As a background text to the doctrinal message, we turn to Luke 24; the last chapter in the Third Gospel, Luke 24. And at verse 25, Jesus said unto them: "Ho anoetos. Ho, not understanding ones, not thinking ones, and slow of heart to believe all that the prophets have spoken: ought not Christ to have suffered these things, and to enter into His glory? And beginning at Moses and all the Prophets, He expounded unto them in all the Scriptures the things concerning Himself" [Luke 24:25-27]. Verse 44: "And Jesus said unto them, These are the words which I spake unto you, while I was yet with you, that all things must be fulfilled, which were written in the Torah, in the Law of Moses." That’s the first great division of the Hebrew Old Testament Scriptures. "Fulfilling all things written in the Torah, the Law of Moses, and in the Prophets" – the nevi’im. That’s the second great section, division, of the Hebrew Bible. "And in the Psalms," the third great division of the Hebrew Old Testament Scriptures is the ketuvim, the Greek hagiographa; in English, "the Writings." And the number one book in that section is the Psalms. So He uses the word "Psalms" for the whole ketuvim. "All things must be fulfilled written in the Torah, in the nevi’im, in ketuvim, concerning Me. Then opened He their understanding, that they might understand the Scriptures" [Luke 24:44-45]. The attitude, the witness of Christ to the Word of God, is all determinative to us who look upon Jesus as our Lord and Savior. The reverential love and devotion of the Orthodox Jew to the holy Old Testament Scriptures is one of the most moving and beautiful scenes you could ever look upon.

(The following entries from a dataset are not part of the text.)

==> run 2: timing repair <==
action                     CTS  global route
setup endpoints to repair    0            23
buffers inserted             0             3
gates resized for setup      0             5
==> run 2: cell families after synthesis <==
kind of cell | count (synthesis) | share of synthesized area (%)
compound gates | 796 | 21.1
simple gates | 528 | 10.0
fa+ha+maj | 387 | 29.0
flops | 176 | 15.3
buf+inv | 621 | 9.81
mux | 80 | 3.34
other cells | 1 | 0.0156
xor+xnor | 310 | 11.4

I was in Jerusalem shortly after the war of 1948 that ensued in the creation of the modern Israeli state, and they had just captured Mt. Zion, on the top of which is located the traditional tomb of King David. And they had turned the tomb, the building, into a synagogue. It was filled with worshipers, and especially Orthodox rabbis. And after reading the Torah, the Law of Moses, they kissed the words on the scroll, then they kissed the tassels of the scroll, then they kissed the sheath into which the scroll was beautifully and carefully and tenderly placed, then they kissed all of the sheath. Then they beautifully and reverently placed it in the ark. As I looked at those Jews and those rabbis and those dear people in their beautiful and reverential love for the Old Testament Scriptures, I could not help but think of our Lord who belonged to them – one of them: "salvation is of the Jews" [John 4:22] – and His own attitude and spirit of reverence, and devotion to the Word of God.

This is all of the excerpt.